A technical fisheries and aquaculture paper published by Food and Agriculture Organization (FAO) in late 2017 explores ways in which countries involved in seafood supply chains can contribute in their capacities as coastal, flag, port, processing or end-market states, to maximize the effectiveness of catch documentation schemes (CDS).

Written by Gilles Hosch and Francisco Blaha, ‘Seafood traceability for fisheries compliance – Country-level support for catch documentation schemes’, finds that traditional fisheries monitoring, inspection and sanctioning mechanisms are of primary importance for flag, coastal and end-market states, whereas effective country-level traceability mechanisms in support of CDS are crucially important for port and processing states.

“Our focus is on the traceability of seafood consignments and the mechanisms built into catch documentation schemes, but we also explore other important compliance mechanisms that support effective implementation of these schemes at country level. Traceability systems supporting the combatting of illegal, unreported and unregulated (IUU) fishing are markedly different from those supporting food safety and quality assurance” said Hosch.

Hosch and Blaha describe how IUU fishing is also facilitated by a lack of regulatory oversight and enforcement. For example, flag states may be lenient with fishing vessels flying their flags, and some port and market states allow or ignore the landing or importation of illegal catches, which means that products derived from IUU fishing continue to reach lucrative seafood markets. In such cases, CDS are unable to make much of a difference.

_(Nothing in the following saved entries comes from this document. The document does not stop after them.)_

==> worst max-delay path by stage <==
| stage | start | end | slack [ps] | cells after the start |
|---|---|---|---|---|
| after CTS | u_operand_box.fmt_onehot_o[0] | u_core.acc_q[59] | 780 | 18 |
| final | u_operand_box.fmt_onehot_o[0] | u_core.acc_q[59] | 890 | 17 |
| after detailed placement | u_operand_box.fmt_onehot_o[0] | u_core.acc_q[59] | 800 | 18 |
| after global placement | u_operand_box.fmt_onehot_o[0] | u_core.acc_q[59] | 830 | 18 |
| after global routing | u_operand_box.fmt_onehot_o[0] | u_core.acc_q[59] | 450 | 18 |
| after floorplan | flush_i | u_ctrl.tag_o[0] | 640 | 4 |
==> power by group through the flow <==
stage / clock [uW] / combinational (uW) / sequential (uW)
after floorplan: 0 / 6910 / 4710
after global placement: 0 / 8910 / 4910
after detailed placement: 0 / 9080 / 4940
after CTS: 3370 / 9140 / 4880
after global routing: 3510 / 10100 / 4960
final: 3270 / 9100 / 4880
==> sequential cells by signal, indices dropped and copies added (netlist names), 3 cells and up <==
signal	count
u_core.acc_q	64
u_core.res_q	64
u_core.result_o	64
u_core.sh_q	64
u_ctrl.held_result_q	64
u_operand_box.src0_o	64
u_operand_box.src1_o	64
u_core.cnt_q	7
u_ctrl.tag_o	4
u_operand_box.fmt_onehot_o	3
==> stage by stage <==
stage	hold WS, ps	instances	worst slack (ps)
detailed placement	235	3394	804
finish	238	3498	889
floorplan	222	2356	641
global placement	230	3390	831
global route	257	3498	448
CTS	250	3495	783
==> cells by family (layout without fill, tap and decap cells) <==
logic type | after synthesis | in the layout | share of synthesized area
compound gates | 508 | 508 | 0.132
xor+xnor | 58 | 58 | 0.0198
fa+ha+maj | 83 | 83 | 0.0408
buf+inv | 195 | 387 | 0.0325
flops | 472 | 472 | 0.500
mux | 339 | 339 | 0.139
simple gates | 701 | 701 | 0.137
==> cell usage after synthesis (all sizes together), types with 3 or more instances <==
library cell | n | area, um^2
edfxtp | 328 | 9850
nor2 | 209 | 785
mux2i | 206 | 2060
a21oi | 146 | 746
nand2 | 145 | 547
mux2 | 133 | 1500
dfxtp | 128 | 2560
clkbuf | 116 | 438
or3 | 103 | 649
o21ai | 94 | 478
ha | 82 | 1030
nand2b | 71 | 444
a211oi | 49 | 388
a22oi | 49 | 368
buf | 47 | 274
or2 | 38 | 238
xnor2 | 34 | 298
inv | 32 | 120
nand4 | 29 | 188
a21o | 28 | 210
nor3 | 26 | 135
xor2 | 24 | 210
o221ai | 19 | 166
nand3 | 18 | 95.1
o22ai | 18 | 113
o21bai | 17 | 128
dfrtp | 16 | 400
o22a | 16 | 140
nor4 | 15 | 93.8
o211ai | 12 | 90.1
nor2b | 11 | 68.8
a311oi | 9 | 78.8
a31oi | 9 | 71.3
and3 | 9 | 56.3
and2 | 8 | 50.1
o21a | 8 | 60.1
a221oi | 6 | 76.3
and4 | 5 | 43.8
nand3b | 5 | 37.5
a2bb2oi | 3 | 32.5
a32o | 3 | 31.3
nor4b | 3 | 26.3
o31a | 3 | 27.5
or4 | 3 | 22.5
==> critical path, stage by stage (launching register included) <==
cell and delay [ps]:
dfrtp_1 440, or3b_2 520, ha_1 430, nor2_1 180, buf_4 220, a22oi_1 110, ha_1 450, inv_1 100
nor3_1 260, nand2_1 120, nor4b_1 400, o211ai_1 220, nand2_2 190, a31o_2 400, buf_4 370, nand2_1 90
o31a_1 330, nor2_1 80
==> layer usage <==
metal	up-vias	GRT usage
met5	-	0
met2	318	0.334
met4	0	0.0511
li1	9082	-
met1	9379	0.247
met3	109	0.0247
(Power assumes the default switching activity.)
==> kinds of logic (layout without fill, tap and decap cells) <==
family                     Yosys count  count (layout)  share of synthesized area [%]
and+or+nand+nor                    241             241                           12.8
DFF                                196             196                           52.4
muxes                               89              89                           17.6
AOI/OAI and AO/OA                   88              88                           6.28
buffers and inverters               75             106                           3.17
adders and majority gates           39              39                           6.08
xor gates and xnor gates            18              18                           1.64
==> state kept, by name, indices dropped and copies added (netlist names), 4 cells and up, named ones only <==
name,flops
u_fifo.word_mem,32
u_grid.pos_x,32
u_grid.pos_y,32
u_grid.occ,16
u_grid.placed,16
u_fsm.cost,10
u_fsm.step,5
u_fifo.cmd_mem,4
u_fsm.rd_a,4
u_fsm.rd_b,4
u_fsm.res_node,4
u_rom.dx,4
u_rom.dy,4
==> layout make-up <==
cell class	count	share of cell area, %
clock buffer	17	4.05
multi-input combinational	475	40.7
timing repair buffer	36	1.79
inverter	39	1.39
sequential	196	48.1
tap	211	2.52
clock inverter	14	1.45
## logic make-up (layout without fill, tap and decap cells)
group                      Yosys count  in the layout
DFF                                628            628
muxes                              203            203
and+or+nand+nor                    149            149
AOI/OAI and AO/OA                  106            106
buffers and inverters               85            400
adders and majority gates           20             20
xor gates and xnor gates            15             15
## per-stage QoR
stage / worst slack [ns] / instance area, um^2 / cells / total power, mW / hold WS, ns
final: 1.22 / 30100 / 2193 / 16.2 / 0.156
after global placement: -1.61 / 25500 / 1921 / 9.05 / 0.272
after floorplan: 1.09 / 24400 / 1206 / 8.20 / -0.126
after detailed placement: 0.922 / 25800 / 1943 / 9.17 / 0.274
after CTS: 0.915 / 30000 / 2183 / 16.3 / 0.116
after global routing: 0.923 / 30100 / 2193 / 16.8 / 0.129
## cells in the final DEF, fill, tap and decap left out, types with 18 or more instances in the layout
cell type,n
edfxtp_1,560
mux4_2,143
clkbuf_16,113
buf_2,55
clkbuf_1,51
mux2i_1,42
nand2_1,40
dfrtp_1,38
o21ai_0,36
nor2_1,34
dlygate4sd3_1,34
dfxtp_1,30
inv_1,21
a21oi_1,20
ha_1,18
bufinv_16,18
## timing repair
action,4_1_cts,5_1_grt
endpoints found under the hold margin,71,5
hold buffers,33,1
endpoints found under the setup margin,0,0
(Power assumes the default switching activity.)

“Fish do not become ‘IUU’ in the can or the shop and it is critical to establish the legality of an operation and the legal status of fishery products at the earliest point in the supply chain in order to detect IUU fishing and apply sanctions,” said Blaha, underlining that the CDS-controls established at the harvesting end were crucial to a CDS’ overall performance along the supply chain.

As global trade in seafood increases to meet rising demand, traceability becomes ever more important. According to the FAO, 61 percent of fishery product exports (by volume) originate from developing countries and a CDS enables responsible market states to deny access to products derived from IUU fishing, allowing them to be responsible and to help protect the economic interests of developing countries through trade measures such as CDS.

For a CDS to be effective, legally certified fish must be identified and quantified at the beginning of the supply chain, and the laundering of illegally caught fish into of the legal supply chain must be prevented at all stages between landing and importation of products into final consumer markets. The process can involve thousands of individual catch certificates, which must be traced step-by-step throughout the supply chain through export and re-export certificates linking traded products to their source certificates.

A well designed and duly implemented CDS detects all laundering attempts. However, the CDS supporting tools and mechanisms that need to be in place in the different countries along the supply chain are complex, and success relies on national competent authorities being able to detect the origin of fraud within national supply chains – which are typically not covered by CDS.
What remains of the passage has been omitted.